▶ **PROBLEM TO SOLVE**: From the entries provided below, copy each line that contains the word "Fraction".

[Stored records]
`src/verilog/mlsd_regs.vh`:
```
/*
  register offsets, field positions, reset values and timing counts
  for the load measurement and stall detect block; definitions only
*/
`ifndef MLSD_REGS_VH
`define MLSD_REGS_VH

`define MLSD_CTRL_ADDR     12'h000
`define MLSD_VALUE_ADDR    12'h004
`define MLSD_STATUS_ADDR   12'h008
`define MLSD_INT_EN_ADDR   12'h00C
`define MLSD_INT_CLR_ADDR  12'h010

`define MLSD_CTRL_OFS_LSB  0
`define MLSD_CTRL_OFS_MSB  6
`define MLSD_CTRL_FILT_BIT 8
`define MLSD_OFS_RESET     7'h00
`define MLSD_FILT_RESET    1'b0

`define MLSD_EV_UPDATE     0
`define MLSD_EV_STALL      1
`define MLSD_EV_W          2

`define MLSD_VALUE_RESET   10'h3FF
`define MLSD_VALUE_MAX     12'h3FF
`define MLSD_OFS_SCALE     4
`define MLSD_FILT_STEPS    2'h3

`endif

```
`src/verilog/mlsd_avg.v`:
```
/*
  four-sample averager for offset-corrected load samples.
  assumes sample_valid is a one-cycle pulse per full step.
*/
`timescale 1ns/1ps
module mlsd_avg
(
  input  wire        clk,
  input  wire        rst,
  input  wire        sample_valid,
  input  wire [9:0]  sample,
  output reg         avg_valid,
  output reg  [9:0]  avg
);
  reg [11:0] acc;
  reg [1:0]  cnt;
  wire [11:0] sum;

  assign sum = acc + {2'h0, sample};

  always @(posedge clk or posedge rst)
  begin
    if (rst)
    begin
      acc       <= 12'h000;
      cnt       <= 2'h0;
      avg_valid <= 1'b0;
      avg       <= 10'h000;
    end
    else
    begin
      avg_valid <= 1'b0;
      if (sample_valid)
      begin
        if (cnt == 2'h3)
        begin
          avg       <= sum[11:2];
          avg_valid <= 1'b1;
          acc       <= 12'h000;
        end
        else
          acc <= sum;
        cnt <= cnt + 2'h1;
      end
    end
  end
endmodule

```
`src/verilog/mlsd_top.v`:
```
/*
  load value and stall detect logic with an apb register slave:
  offset correction, optional four-step averaging, stall output,
  sticky event status with one level interrupt.
  assumes full_step is a pin-level strobe and raw_load comes from the
  measurement front end, stable from a few cycles before full_step
  rises until it falls; steps are spaced at least four clocks apart;
  the apb master holds each request until pready is seen high.
*/
// The implementer's own choices: the placing of the registers and the APB interface to the registers.
// What this block does
// - a 7-bit two's complement offset sets stall level and shifts the reported range.
// - zero offset is neutral, positive lowers sensitivity, negative raises it.
// - with filtering on, four samples are averaged and one value is published per four steps.
// - with filtering off, the value is refreshed at every full step.
// - the load value is a 10-bit unsigned number from 0 to 1023.
// - larger values mean lighter load and 0 is the highest load.
// - the stall output is high while the load value reads 0.
`timescale 1ns/1ps
`include "mlsd_regs.vh"
module mlsd_top
(
  input  wire        clk,
  input  wire        rst,
  input  wire        psel,
  input  wire        penable,
  input  wire        pwrite,
  input  wire [11:0] paddr,
  input  wire [31:0] pwdata,
  output reg  [31:0] prdata,
  output reg         pready,
  output reg         pslverr,
  input  wire        full_step,
  input  wire [9:0]  raw_load,
  output reg         stall_flag_output,
  output reg         irq
);
  reg  [6:0]  load_threshold_offset;
  reg         load_filter_enable;
  reg  [9:0]  load_value;
  wire [`MLSD_EV_W-1:0] status;
  reg  [`MLSD_EV_W-1:0] int_en;
  reg  [`MLSD_EV_W-1:0] events;
  reg  [1:0]  step_sync;
  wire [9:0]  raw_s2;
  reg         step_prev;
  reg         sample_valid;
  reg  [9:0]  sample;
  reg  [9:0]  next_load_value;
  reg         next_update;
  reg  [31:0] next_prdata;
  reg         next_slverr;
  wire        avg_valid;
  wire [9:0]  avg;
  wire        step_rise;
  wire        wr_access;
  wire        rd_access;
  wire        ctrl_wr;
  wire        int_en_wr;
  wire        clr_access;
  wire        value_zero;
  genvar      gi;

  // offset scaled and sign-extended, added so positive raises the value
  // and more load is needed before the value reaches zero
  function [9:0] apply_offset;
    input [9:0] raw;
    input [6:0] ofs;
    reg signed [31:0] raw_w;
    reg signed [31:0] ofs_w;
    reg signed [31:0] t;
    begin
      raw_w = {22'h000000, raw};
      ofs_w = {{25{ofs[6]}}, ofs};
      t     = raw_w + ofs_w * `MLSD_OFS_SCALE;
      if (t < 0)
        apply_offset = 10'h000;
      else if (t > {20'h00000, `MLSD_VALUE_MAX})
        apply_offset = 10'h3FF;
      else
        apply_offset = t[9:0];
    end
  endfunction

  function is_addr;
    input [11:0] a;
    input [11:0] b;
    begin
      is_addr = (a == b);
    end
  endfunction

  assign step_rise = step_sync[1] & ~step_prev;
  assign wr_access = psel & penable & pwrite & ~pready;
  assign rd_access = psel & penable & ~pwrite & ~pready;
  assign ctrl_wr    = wr_access & is_addr(paddr, `MLSD_CTRL_ADDR);
  assign int_en_wr  = wr_access & is_addr(paddr, `MLSD_INT_EN_ADDR);
  assign clr_access = wr_access & is_addr(paddr, `MLSD_INT_CLR_ADDR);
  assign value_zero = (next_load_value == 10'h000);

  // synchronise the step strobe and the sample it qualifies
  always @(posedge clk or posedge rst)
  begin
    if (rst)
    begin
      step_sync <= 2'h0;
      step_prev <= 1'b0;
    end
    else
    begin
      step_sync <= {step_sync[0], full_step};
      step_prev <= step_sync[1];
    end
  end

  // two flops on every sample bit
  generate
    for (gi = 0; gi < 10; gi = gi + 1)
    begin : g_raw_sync
      reg s1;
      reg s2;
      always @(posedge clk or posedge rst)
      begin
        if (rst)
        begin
          s1 <= 1'b0;
          s2 <= 1'b0;
        end
        else
        begin
          s1 <= raw_load[gi];
          s2 <= s1;
        end
      end
      assign raw_s2[gi] = s2;
    end
  endgenerate

  // one offset-corrected sample per full step
  always @(posedge clk or posedge rst)
  begin
    if (rst)
    begin
      sample_valid <= 1'b0;
      sample       <= 10'h000;
    end
    else
    begin
      sample_valid <= step_rise;
      if (step_rise)
        sample <= apply_offset(raw_s2, load_threshold_offset);
    end
  end

  mlsd_avg u_avg
  (
    .clk          (clk),
    .rst          (rst),
    .sample_valid (sample_valid & load_filter_enable),
    .sample       (sample),
    .avg_valid    (avg_valid),
    .avg          (avg)
  );

  always @*
  begin
    next_update     = 1'b0;
    next_load_value = load_value;
    if (load_filter_enable)
    begin
      if (avg_valid)
      begin
        next_update     = 1'b1;
        next_load_value = avg;
      end
    end
    else if (sample_valid)
    begin
      next_update     = 1'b1;
      next_load_value = sample;
    end
  end

  // published value holds between update points
  always @(posedge clk or posedge rst)
  begin
    if (rst)
    begin
      load_value        <= `MLSD_VALUE_RESET;
      stall_flag_output <= 1'b0;
      events            <= {`MLSD_EV_W{1'b0}};
    end
    else
    begin
      load_value        <= next_load_value;
      stall_flag_output <= value_zero;
      events[`MLSD_EV_UPDATE] <= next_update;
      events[`MLSD_EV_STALL]  <= next_update & value_zero & ~stall_flag_output;
    end
  end

  always @*
  begin
    next_prdata = 32'h0000_0000;
    next_slverr = 1'b0;
    if (is_addr(paddr, `MLSD_CTRL_ADDR))
    begin
      next_prdata[`MLSD_CTRL_OFS_MSB:`MLSD_CTRL_OFS_LSB] = load_threshold_offset;
      next_prdata[`MLSD_CTRL_FILT_BIT] = load_filter_enable;
    end
    else if (is_addr(paddr, `MLSD_VALUE_ADDR))
      next_prdata[9:0] = load_value;
    else if (is_addr(paddr, `MLSD_STATUS_ADDR))
      next_prdata[`MLSD_EV_W-1:0] = status;
    else if (is_addr(paddr, `MLSD_INT_EN_ADDR))
      next_prdata[`MLSD_EV_W-1:0] = int_en;
    else if (!is_addr(paddr, `MLSD_INT_CLR_ADDR))
      next_slverr = 1'b1;
  end

  // apb slave: one wait state, answer in the second access cycle
  always @(posedge clk or posedge rst)
  begin
    if (rst)
    begin
      prdata                <= 32'h0000_0000;
      pready                <= 1'b0;
      pslverr               <= 1'b0;
      load_threshold_offset <= `MLSD_OFS_RESET;
      load_filter_enable    <= `MLSD_FILT_RESET;
      int_en                <= {`MLSD_EV_W{1'b0}};
    end
    else
    begin
      pready  <= wr_access | rd_access;
      pslverr <= (wr_access | rd_access) & next_slverr;
      prdata  <= rd_access ? next_prdata : 32'h0000_0000;
      if (ctrl_wr)
      begin
        load_threshold_offset <= pwdata[`MLSD_CTRL_OFS_MSB:`MLSD_CTRL_OFS_LSB];
        load_filter_enable    <= pwdata[`MLSD_CTRL_FILT_BIT];
      end
      if (int_en_wr)
        int_en <= pwdata[`MLSD_EV_W-1:0];
    end
  end

  // sticky status: set wins over write-one-to-clear
  generate
    for (gi = 0; gi < `MLSD_EV_W; gi = gi + 1)
    begin : g_status
      reg bit_q;
      always @(posedge clk or posedge rst)
      begin
        if (rst)
          bit_q <= 1'b0;
        else if (events[gi])
          bit_q <= 1'b1;
        else if (clr_access && pwdata[gi])
          bit_q <= 1'b0;
      end
      assign status[gi] = bit_q;
    end
  endgenerate

  // level interrupt, one cycle behind the status bits
  always @(posedge clk or posedge rst)
  begin
    if (rst)
      irq <= 1'b0;
    else
      irq <= |(status & int_en);
  end
endmodule

```
`config.mk`:
```
export PLATFORM = sky130hd
export DESIGN_NAME = mlsd_top
export DESIGN_NICKNAME = d
export VERILOG_FILES = /design/src/verilog/mlsd_avg.v /design/src/verilog/mlsd_top.v
export VERILOG_INCLUDE_DIRS = /design/src /design/src/verilog
export SDC_FILE = /design/constraint.sdc
export NUM_CORES = 1
export LEC_CHECK = 0
export ABC_CLOCK_PERIOD_IN_PS = 5500
export BUFFER_PORTS_ARGS = -buffer_cell sky130_fd_sc_hd__buf_4
export CORE_UTILIZATION = 60
export CTS_BUF_LIST = sky130_fd_sc_hd__clkbuf_8 sky130_fd_sc_hd__clkbuf_16
export CTS_CLUSTER_SIZE = 25
export DETAILED_ROUTE_END_ITERATION = 8
export PLACE_DENSITY = 0.86
export SYNTH_ARGS = -nofsm -noshare
export SYNTH_HDL_FRONTEND = slang
export SYNTH_SLANG_ARGS = --single-unit
```
`constraint.sdc`:
```
create_clock -name clk -period 5.5 [get_ports clk]
set_input_delay 1.65 -clock clk [delete_from_list [all_inputs] [get_ports clk]]
set_output_delay 1.65 -clock clk [all_outputs]
set_load 0.01 [all_outputs]
```
==> results of run 1 <==
-- power breakdown --
group | total (mW) | internal [mW] | switching, mW
Sequential | 0.796 | 0.760 | 0.0363
Combinational | 0.173 | 0.0794 | 0.0940
Clock | 0.518 | 0.280 | 0.237
Total | 1.49 | 1.12 | 0.368
-- worst max-delay path, stage by stage --
cell     delay (ns)
buf_4          0.11
or4_4          0.53
nor4_4         0.29
and2b_4        0.23
and2_1         0.39
mux2_1         0.39
-- sequential cells by signal, indices dropped and copies added (netlist names), 2 cells and up --
register               cells
u_avg.avg                 10
events                     2
load_threshold_offset      7
step_sync                  2
prdata                    10
g_raw_sync.s1             10
int_en                     2
load_value                10
g_status.bit_q             2
sample                    10
u_avg.acc                 12
g_raw_sync.s2             10
u_avg.cnt                  2
-- area by class of cell --
class | count | area, sq um | area share (%)
clock buffers | 11 | 151 | 2.77
well taps | 102 | 128 | 2.33
repair buffers | 50 | 375 | 6.86
clock inverters | 5 | 77.6 | 1.42
multi-input cells | 314 | 2250 | 41.1
flip-flops and latches | 97 | 2440 | 44.6
inverters | 14 | 53.8 | 0.983
-- cell usage in the layout, fill, tap and decap left out, types with 7 or more instances in the layout --
master,count
nor2b_1,13
mux2i_1,16
o21ai_0,23
a211oi_1,17
buf_4,50
clkbuf_8,11
dfrtp_1,87
ha_1,20
nor2_1,14
inv_1,14
dfstp_2,10
o211ai_1,7
xnor2_1,7
a21o_1,8
nand2_1,38
a21oi_1,19
mux2_1,9
conb_1,22
nand3_1,7
-- kinds of logic after synthesis --
| logic type | share of synthesized area, % |
|---|---|
| DFF | 49.4 |
| AOI/OAI and AO/OA | 15.3 |
| muxes | 6.90 |
| other | 0.0760 |
| xor gates and xnor gates | 1.95 |
| and+or+nand+nor | 13.9 |
| adders and majority gates | 5.88 |
| buffers and inverters | 6.62 |
-- through the flow --
step           power [mW]  cell area [sq um]
2_1_floorplan       0.930               5010
3_3_place_gp        0.970               5240
3_5_place_dp        0.979               5240
4_1_cts              1.49               5470
5_1_grt              1.55               5470
6_report             1.49               5470
-- routing by layer --
metal	wire length (um)	GRT usage [%]
met5	0	0
met1	4240	32.8
met3	433	4.76
met4	263	9.10
met2	4760	40.5
-- final timing paths --
path	depth (start not counted)	slack, ns	endpoint	start
hold reg to reg	0	0.35	g_raw_sync[0].s2	g_raw_sync[0].s1
setup / recovery	6	2.15	load_threshold_offset[4]	paddr[10]
min in group asynchronous	2	1.47	g_raw_sync[2].s1	rst
setup reg to reg	9	2.79	sample[3]	load_threshold_offset[0]
hold / removal	0	0.35	g_raw_sync[0].s2	g_raw_sync[0].s1
max in group asynchronous	3	2.99	load_value[0]	rst
==> summary.md, run 1 <==
| Metric | Value |
|---|---|
| Rel. slew slack | `36.9%` |
| Final WL | `9700 um` |
| TritonCTS buffer count | `9` |
| Crit Path Category | `in -> reg` |
| Non-filler cells, final | `593` |
| Final Hold Fails | `0` |
| IO Pins | `96` |
| Largest net degree at the start of global routing | `60` |
| # port buffers | `49` |
| GP Congestion | `0.916` |
| Fin. max-slew vios | `0` |
| Largest area contributor in the netlist | `dfrtp_1` |
| Ys async rst share | `100%` |
| Sequential-to-total area share from yosys stat | `49.4%` |
| Clk_lat worst skew | `0.36 ns` |
| Hold WS | `0.352 ns` |
| Routed vias/inst | `5.84` |
| Final #Nets | `568` |
| Synth cell types | `65` |
| Antenna Nets Post-Route | `0` |
| DIE WIDTH | `92.7 um` |
| Critical Path AT | `3.59 ns` |
| CP startpoint kind | `input port` |
| Grt ovf | `0` |
| Core Util, Final | `69.7%` |
| Clock slew at reported path FFs | `0.09 ns` |
| DIE AREA | `8590 sq um` |
| Clock tree sinks | `97` |
| Clk root buf | `clkbuf_8` |
| Core Area | `7850 sq um` |
| Hold Crit Class | `reg -> reg` |
| Leakage | `2.65 nW` |
| Post-CTS Setup Bufs | `0` |
| Routed len/inst | `16.4 um` |
| Clock Tree Buf Depth | `2` |
| # hold bufs at CTS | `0` |
| Critical-path maximum fanout | `9` |
| Hpwl dp | `7160 um` |
| Setup violations, final | `0` |
| Drt pass-1 iters | `6` |
| Yosys top cell area share | `44.1%` |
| Post-route DRC | `0` |
| Global-route wire length before repair | `16500 um` |
| Synthesis-to-layout area growth | `10.9%` |
| Fraction of layout cells with a size suffix above 1 | `20.6%` |
| Die H | `92.7 um` |
| Register bit total from synthesis | `97` |
| F_max | `0.299 GHz` |
| Antenna diodes | `0` |
| CTS tree | `yes` |
| Total number of vias | `3461` |
| Critical Path Sink Type | `register` |
| Status | `finished, final reports clean` |
| Gate count of the mapped netlist | `445` |
| DRT iter0 DRCs | `278` |
| Max-cap violations | `0` |
| Final min period | `3.35 ns` |
| # rows | `32` |
| Pre-CTS setup slack | `1.78 ns` |
| Filler cells | `579` |
| Initial antenna violation count | `0` |
| Power Density | `272 nW/um^2` |
| EDFF count, synth | `0` |
| RSZ-0062 raised after global routing | `no` |
| Max rail drop VDD | `0.189 mV` |
| Syn_area_per_cell | `11.1 sq um` |
| Fin crit share | `60.9%` |
| Final Worst Setup Slack | `2.15 ns` |
| Mapped Area | `4930 sq um` |
| Top-count cell post-synth | `dfrtp_1` |
| Yosys synthesis warning count | `0` |
| Commonest cells post-synth | `87 x dfrtp_1, 38 x nand2_1, 24 x buf_4, 23 x o21ai_0, 20 x ha_1` |
| Worst-Margin Slew | `0.945 ns` |
| Synth area leaders | `dfrtp_1 44%, dfstp_2 5.3%, ha_1 5.1%` |
| Vias in the first global route | `3438` |
| CTS H-tree lvls | `3` |
| Overall Global Routing Usage | `24.7%` |
| Top_reg_cell synth | `dfrtp_1` |
| Inst Count DP | `577` |
| Initial Util | `62.9%` |
| Post-cts sizing count | `0` |
| Setup TNS | `0 ns` |
| CP required | `5.74 ns` |
| Clock skew | `0.0119 ns` |
Note: power is estimated with default switching activity, not from simulation.
==> run 2: changes to the inputs <==
--- a/config.mk
+++ b/config.mk
@@ -6,13 +6,13 @@
 export SDC_FILE = /design/constraint.sdc
 export NUM_CORES = 1
 export LEC_CHECK = 0
-export ABC_CLOCK_PERIOD_IN_PS = 5500
+export ABC_CLOCK_PERIOD_IN_PS = 2700
 export BUFFER_PORTS_ARGS = -buffer_cell sky130_fd_sc_hd__buf_4
-export CORE_UTILIZATION = 60
+export CORE_UTILIZATION = 50
 export CTS_BUF_LIST = sky130_fd_sc_hd__clkbuf_8 sky130_fd_sc_hd__clkbuf_16
 export CTS_CLUSTER_SIZE = 25
 export DETAILED_ROUTE_END_ITERATION = 8
-export PLACE_DENSITY = 0.86
+export PLACE_DENSITY = 0.76
 export SYNTH_ARGS = -nofsm -noshare
 export SYNTH_HDL_FRONTEND = slang
 export SYNTH_SLANG_ARGS = --single-unit
==> constraint.sdc (replaced) <==
create_clock -name clk -period 2.7 [get_ports clk]
set_input_delay 0.81 -clock clk [delete_from_list [all_inputs] [get_ports clk]]
set_output_delay 0.81 -clock clk [all_outputs]
set_load 0.01 [all_outputs]
==> run 2 against run 1 <==
Worst setup slack got worse by 1.9 ns. Utilization shrank 11 points. Non-clock buffer count is 8 higher. Global-route usage shrank 4.3 points. Via count decreased by 0.43%. Clock power increased by 61%. Sequential share of layout area decreased by 0.50 points. Critical endpoint is now sample[5].
==> summary.md, run 2 (synthesis results as in run 1) <==
| Metric | Value |
|---|---|
| TritonCTS buffer count | `9 (unchanged)` |
| Final Hold Fails | `0 (unchanged)` |
| Largest net degree at the start of global routing | `98 (+63%)` |
| FF-to-FF setup slack | `0.27 ns (-2.52 ns)` |
| IO Pins | `96 (unchanged)` |
| Total number of vias | `3446 (-0.43%)` |
| Area of the multi-input gates | `2250 sq um (unchanged)` |
| Grt ovf | `0 (unchanged)` |
| Hold Crit Class | `reg -> reg` |
| Reg area | `2440 sq um (unchanged)` |
| Leakage | `2.65 nW (+0.15%)` |
| Fin. max-slew vios | `0 (unchanged)` |
| Antenna Nets Post-Route | `0 (unchanged)` |
| Setup violations, final | `0 (unchanged)` |
| CP required | `2.94 ns (-2.80 ns)` |
| # hold bufs at CTS | `0 (unchanged)` |
| Reg2reg end | `sample[5]` |
| Power Density | `507 nW/um^2 (+86%)` |
| Final Worst Setup Slack | `0.266 ns (-1.89 ns)` |
| Hpwl dp | `7250 um (+1.3%)` |
| Global Route met1 Usage | `26.3% (-6.6 points)` |
| Grt peak-use layer | `met2` |
| Global-route wire length before repair | `16000 um (-2.6%)` |
| Antenna diodes | `0 (unchanged)` |
| Routed len/inst | `15.3 um (-6.5%)` |
| # rows | `35 (+9.4%)` |
| Met3 Resource Use GR | `4.62% (-0.14 points)` |
| Initial antenna violation count | `0 (unchanged)` |
| DIE WIDTH | `101 um (+9.3%)` |
| Register-to-Register Path Depth | `9 (unchanged)` |
| Initial Util | `52.4% (-10 points)` |
| # port buffers | `49 (unchanged)` |
| F_max | `0.411 GHz` |
| Post-CTS Setup Bufs | `0 (unchanged)` |
| DIE AREA | `10300 sq um (+20%)` |
| Crit Path Category | `reg -> reg` |
| Final WL | `9570 um (-1.3%)` |
| Overall Global Routing Usage | `20.4% (-4.3 points)` |
| CTS H-tree lvls | `3 (unchanged)` |
| Global-route met2 utilization | `34.2% (-6.3 points)` |
| Max-cap violations | `0 (unchanged)` |
| CP startpoint kind | `register` |
| Max FFs per register | `12 (unchanged)` |
| Status | `finished, final reports clean` |
| Drt pass-1 iters | `4 (-2)` |
| Most frequent cells in the layout | `87 x dfrtp_1, 56 x buf_4, 38 x nand2_1` |
| Hold endpoint | `g_raw_sync[5].s2` |
| Fin crit share | `90.2%` |
| Clock slew at reported path FFs | `0.08 ns (about the same)` |
| Rel. slew slack | `48.7% (+12 points)` |
| Pre-CTS setup slack | `-0.0246 ns (-1.80 ns)` |
| Worst hold path startpoint | `g_raw_sync[5].s1` |
| Biggest register | `u_avg.acc` |
| Reg-to-Reg Start | `load_threshold_offset[0]` |
| Final min period | `2.43 ns` |
| Post-route DRC | `0 (unchanged)` |
| GP Congestion | `0.853 (-6.9%)` |
| Routed vias/inst | `5.50 (-5.7%)` |
| Post-cts sizing count | `0 (unchanged)` |
| Clk root buf | `clkbuf_8` |
| Core Area | `9420 sq um (+20%)` |
| DRT iter0 DRCs | `103 (-63%)` |
| Filler cells | `798 (+38%)` |
| Most common cell after layout, fill and taps aside | `dfrtp_1` |
| Fraction of layout cells with a size suffix above 1 | `21.5% (+0.96 points)` |
| Hold WS | `0.352 ns (+0.000351 ns)` |
| Clk_lat worst skew | `0.36 ns (about the same)` |
| Worst-Margin Slew | `0.770 ns (-0.175 ns)` |
| Synthesis-to-layout area growth | `12.2%` |
| RSZ-0062 raised after global routing | `no` |
| Clock skew | `0.0111 ns (-0.000814 ns)` |
| CTS tree | `yes` |
| Min-Delay Path Depth | `0 (unchanged)` |
| Die H | `101 um (+9.3%)` |
| Critical-path maximum fanout | `10 (+1)` |
| Final #Nets | `576 (+1.4%)` |
| Critical Path AT | `2.68 ns (-0.91 ns)` |
| Clock Tree Buf Depth | `2 (unchanged)` |
| Clock tree sinks | `97 (unchanged)` |
| Max rail drop VDD | `0.275 mV (+45%)` |
| Vias in the first global route | `3310 (-3.7%)` |
| Critical Path Sink Type | `register` |
[run 2: area by class of cell]
| type | count | share of cell area, % |
|---|---|---|
| sequential | 97 | 44.1 |
| multi-input combinational | 314 | 40.6 |
| timing repair buffer | 58 | 8.32 |
| tap | 129 | 2.92 |
| clock buffer | 11 | 2.74 |
| inverter | 14 | 1.02 |
| clock inverter | 3 | 0.339 |
[run 2: worst max path at each step]
stage	start	to	slack, ns	cells past startpoint
after floorplan	paddr[10]	load_filter_enable	0.22	6
after global placement	paddr[10]	load_threshold_offset[6]	0.02	7
after detailed placement	paddr[10]	load_threshold_offset[5]	-0.02	7
final	load_threshold_offset[0]	sample[5]	0.27	9
after CTS	load_threshold_offset[0]	sample[5]	0.27	9
after global routing	load_threshold_offset[0]	sample[3]	0.13	9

▶ **ANSWER SECTION**:
| Fraction of layout cells with a size suffix above 1 | `20.6%` |
| Fraction of layout cells with a size suffix above 1 | `21.5% (+0.96 points)` |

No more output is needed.